== Recorded data ==
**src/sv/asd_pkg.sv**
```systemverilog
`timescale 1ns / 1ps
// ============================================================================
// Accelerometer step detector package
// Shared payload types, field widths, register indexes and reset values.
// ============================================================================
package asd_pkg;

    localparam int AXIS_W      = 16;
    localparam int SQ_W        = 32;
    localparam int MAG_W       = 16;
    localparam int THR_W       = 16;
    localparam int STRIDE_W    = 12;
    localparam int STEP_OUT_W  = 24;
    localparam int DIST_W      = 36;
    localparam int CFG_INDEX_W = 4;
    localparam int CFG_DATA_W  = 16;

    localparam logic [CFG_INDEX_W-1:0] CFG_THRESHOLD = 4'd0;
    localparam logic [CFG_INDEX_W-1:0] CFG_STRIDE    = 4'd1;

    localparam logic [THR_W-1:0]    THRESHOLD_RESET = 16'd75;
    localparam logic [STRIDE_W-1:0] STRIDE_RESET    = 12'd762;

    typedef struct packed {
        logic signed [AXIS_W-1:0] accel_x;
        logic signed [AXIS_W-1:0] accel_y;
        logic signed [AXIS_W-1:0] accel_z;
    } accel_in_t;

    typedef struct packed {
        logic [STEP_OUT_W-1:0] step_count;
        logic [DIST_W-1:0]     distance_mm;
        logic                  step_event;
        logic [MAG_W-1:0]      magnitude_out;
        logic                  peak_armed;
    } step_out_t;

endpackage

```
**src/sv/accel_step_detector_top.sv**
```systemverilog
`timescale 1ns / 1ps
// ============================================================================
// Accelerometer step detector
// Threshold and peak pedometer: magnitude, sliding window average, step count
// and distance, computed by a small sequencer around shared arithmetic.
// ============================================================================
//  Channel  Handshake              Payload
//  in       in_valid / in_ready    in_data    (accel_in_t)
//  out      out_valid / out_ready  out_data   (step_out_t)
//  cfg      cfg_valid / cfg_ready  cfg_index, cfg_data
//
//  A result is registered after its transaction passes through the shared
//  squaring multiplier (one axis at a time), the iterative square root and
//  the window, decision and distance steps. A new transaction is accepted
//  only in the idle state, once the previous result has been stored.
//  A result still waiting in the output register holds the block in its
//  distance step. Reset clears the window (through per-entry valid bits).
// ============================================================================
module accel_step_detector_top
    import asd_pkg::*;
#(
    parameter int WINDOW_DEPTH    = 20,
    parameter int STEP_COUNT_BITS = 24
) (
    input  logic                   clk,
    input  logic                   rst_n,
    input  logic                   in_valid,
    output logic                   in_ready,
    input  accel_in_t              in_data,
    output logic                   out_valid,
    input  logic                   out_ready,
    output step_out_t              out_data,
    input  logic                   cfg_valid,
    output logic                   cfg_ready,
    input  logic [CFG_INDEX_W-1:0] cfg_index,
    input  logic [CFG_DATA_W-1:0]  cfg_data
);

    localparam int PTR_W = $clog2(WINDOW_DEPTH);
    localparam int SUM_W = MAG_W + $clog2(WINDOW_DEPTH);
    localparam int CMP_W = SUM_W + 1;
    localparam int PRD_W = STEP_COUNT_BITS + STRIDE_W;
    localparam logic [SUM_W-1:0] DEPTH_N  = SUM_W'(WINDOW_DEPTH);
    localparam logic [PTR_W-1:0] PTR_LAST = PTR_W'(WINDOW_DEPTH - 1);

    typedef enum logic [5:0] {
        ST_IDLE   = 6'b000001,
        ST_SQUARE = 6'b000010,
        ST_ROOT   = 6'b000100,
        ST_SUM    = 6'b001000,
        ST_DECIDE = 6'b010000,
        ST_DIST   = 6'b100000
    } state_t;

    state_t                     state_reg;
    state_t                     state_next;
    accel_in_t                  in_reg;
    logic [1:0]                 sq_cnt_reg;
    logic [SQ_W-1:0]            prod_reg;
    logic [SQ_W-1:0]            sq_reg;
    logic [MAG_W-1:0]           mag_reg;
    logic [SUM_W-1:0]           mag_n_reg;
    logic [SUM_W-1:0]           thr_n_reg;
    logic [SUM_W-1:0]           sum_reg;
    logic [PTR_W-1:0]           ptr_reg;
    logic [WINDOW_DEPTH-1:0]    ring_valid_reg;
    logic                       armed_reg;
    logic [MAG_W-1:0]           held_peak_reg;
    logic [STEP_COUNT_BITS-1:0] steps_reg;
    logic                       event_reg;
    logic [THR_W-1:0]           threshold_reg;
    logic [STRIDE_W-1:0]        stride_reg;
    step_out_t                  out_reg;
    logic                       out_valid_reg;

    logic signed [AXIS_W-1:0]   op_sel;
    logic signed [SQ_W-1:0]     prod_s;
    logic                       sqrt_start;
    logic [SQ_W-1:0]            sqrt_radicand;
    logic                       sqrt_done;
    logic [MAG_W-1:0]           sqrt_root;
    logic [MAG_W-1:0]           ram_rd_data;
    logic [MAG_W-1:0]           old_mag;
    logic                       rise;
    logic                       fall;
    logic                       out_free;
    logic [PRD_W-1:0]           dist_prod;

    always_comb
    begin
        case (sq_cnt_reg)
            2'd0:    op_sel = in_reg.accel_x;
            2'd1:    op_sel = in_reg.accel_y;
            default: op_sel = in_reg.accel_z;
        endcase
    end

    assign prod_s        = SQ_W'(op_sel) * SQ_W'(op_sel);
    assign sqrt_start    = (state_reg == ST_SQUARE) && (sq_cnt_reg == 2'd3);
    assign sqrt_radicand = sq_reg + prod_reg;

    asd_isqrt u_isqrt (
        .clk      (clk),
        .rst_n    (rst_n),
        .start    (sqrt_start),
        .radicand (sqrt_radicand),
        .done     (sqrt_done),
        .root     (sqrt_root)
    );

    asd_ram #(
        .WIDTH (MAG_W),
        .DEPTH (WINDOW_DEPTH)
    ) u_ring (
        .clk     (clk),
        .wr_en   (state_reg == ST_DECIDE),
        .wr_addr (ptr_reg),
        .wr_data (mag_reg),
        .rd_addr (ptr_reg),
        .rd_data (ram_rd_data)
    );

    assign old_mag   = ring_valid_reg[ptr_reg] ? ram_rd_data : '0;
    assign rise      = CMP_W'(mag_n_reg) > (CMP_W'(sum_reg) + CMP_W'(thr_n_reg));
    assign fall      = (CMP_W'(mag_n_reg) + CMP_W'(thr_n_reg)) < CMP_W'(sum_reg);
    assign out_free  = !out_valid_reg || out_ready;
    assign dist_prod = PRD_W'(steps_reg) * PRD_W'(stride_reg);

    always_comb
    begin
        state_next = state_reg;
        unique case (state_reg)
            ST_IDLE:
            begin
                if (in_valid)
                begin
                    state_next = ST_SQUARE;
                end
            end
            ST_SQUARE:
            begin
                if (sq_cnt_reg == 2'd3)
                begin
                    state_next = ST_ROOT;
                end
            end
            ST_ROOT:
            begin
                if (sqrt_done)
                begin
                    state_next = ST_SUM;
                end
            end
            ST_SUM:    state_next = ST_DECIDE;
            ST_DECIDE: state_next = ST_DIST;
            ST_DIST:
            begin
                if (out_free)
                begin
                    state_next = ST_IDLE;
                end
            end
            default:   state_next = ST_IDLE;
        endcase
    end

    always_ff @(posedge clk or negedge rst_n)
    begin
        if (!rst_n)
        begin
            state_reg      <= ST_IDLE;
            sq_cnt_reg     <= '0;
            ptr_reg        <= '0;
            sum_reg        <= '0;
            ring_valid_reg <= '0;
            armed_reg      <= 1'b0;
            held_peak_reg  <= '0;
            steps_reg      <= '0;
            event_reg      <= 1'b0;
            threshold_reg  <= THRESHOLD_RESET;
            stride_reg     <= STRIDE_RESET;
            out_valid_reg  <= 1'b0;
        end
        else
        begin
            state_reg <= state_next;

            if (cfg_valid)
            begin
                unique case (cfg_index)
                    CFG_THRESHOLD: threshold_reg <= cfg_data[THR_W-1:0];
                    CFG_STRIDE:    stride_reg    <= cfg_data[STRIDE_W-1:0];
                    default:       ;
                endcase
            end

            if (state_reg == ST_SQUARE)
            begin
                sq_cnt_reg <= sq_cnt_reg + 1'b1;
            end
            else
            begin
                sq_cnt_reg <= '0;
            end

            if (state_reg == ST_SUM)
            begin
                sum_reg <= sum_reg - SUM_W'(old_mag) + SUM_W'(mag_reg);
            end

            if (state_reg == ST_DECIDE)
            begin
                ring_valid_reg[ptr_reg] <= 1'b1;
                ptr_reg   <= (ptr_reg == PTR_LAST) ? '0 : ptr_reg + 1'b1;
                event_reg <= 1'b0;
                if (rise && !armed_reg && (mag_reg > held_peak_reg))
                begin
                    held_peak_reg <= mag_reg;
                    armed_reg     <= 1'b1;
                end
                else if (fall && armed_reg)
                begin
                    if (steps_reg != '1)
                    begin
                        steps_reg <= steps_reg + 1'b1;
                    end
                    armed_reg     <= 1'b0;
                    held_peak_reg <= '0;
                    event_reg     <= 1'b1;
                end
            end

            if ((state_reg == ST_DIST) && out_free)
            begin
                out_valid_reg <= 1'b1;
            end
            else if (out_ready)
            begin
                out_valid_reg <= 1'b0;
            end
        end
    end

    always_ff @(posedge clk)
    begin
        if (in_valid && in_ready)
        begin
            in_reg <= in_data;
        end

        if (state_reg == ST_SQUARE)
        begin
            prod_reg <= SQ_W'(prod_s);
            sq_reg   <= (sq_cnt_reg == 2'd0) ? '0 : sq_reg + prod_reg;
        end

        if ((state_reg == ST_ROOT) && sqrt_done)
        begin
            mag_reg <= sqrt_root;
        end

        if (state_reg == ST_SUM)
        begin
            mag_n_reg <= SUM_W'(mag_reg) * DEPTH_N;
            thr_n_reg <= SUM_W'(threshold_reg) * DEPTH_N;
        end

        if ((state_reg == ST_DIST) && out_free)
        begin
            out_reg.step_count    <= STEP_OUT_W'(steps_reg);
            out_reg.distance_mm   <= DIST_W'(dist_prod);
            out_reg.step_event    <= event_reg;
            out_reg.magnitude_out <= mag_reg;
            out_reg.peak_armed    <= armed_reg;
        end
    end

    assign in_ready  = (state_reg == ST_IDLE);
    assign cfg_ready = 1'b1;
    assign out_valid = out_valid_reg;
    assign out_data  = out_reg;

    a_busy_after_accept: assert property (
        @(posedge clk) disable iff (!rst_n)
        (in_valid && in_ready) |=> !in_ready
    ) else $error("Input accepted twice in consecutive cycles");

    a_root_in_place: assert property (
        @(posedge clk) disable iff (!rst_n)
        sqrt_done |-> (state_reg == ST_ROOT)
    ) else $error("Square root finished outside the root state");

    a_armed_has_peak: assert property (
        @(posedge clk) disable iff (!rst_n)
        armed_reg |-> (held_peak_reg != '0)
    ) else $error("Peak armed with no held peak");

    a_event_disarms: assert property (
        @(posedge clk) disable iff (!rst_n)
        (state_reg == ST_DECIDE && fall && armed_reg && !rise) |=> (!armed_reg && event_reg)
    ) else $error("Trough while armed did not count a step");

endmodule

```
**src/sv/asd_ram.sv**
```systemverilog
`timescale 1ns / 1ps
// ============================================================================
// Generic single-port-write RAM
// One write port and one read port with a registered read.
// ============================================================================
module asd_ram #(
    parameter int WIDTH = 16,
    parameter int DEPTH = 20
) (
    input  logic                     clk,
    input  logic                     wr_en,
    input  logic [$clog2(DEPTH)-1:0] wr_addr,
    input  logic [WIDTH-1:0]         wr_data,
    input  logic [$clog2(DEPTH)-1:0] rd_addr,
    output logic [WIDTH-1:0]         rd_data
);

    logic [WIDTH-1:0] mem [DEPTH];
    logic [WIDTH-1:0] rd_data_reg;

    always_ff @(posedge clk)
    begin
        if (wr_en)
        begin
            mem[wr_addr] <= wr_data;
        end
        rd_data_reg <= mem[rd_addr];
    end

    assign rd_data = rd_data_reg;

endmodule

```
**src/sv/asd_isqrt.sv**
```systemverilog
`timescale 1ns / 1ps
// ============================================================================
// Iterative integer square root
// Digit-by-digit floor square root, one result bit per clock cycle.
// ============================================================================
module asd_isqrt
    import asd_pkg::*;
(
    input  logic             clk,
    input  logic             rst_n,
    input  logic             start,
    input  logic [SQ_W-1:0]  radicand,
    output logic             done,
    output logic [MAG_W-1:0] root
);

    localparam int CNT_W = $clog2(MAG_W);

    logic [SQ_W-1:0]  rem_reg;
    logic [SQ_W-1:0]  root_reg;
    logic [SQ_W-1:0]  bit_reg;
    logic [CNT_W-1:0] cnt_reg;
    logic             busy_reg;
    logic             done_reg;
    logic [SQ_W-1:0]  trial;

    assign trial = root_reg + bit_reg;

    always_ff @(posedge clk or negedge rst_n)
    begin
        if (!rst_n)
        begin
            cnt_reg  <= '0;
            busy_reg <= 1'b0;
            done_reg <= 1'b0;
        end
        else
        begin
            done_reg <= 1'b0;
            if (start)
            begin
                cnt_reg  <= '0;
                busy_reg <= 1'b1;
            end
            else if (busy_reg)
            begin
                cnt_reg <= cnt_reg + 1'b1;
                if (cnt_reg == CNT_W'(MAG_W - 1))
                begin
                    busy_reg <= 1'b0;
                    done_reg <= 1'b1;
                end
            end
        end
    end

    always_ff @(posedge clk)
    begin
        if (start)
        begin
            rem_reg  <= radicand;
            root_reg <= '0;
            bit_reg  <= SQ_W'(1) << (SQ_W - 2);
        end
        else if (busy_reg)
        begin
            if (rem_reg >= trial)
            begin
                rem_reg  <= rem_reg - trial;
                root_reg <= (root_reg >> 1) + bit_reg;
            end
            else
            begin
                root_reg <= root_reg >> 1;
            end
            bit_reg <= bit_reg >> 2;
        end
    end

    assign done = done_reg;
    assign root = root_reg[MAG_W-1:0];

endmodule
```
===
Report each line of the entries where the word "error" occurs.

    ) else $error("Input accepted twice in consecutive cycles");
    ) else $error("Square root finished outside the root state");
    ) else $error("Peak armed with no held peak");
    ) else $error("Trough while armed did not count a step");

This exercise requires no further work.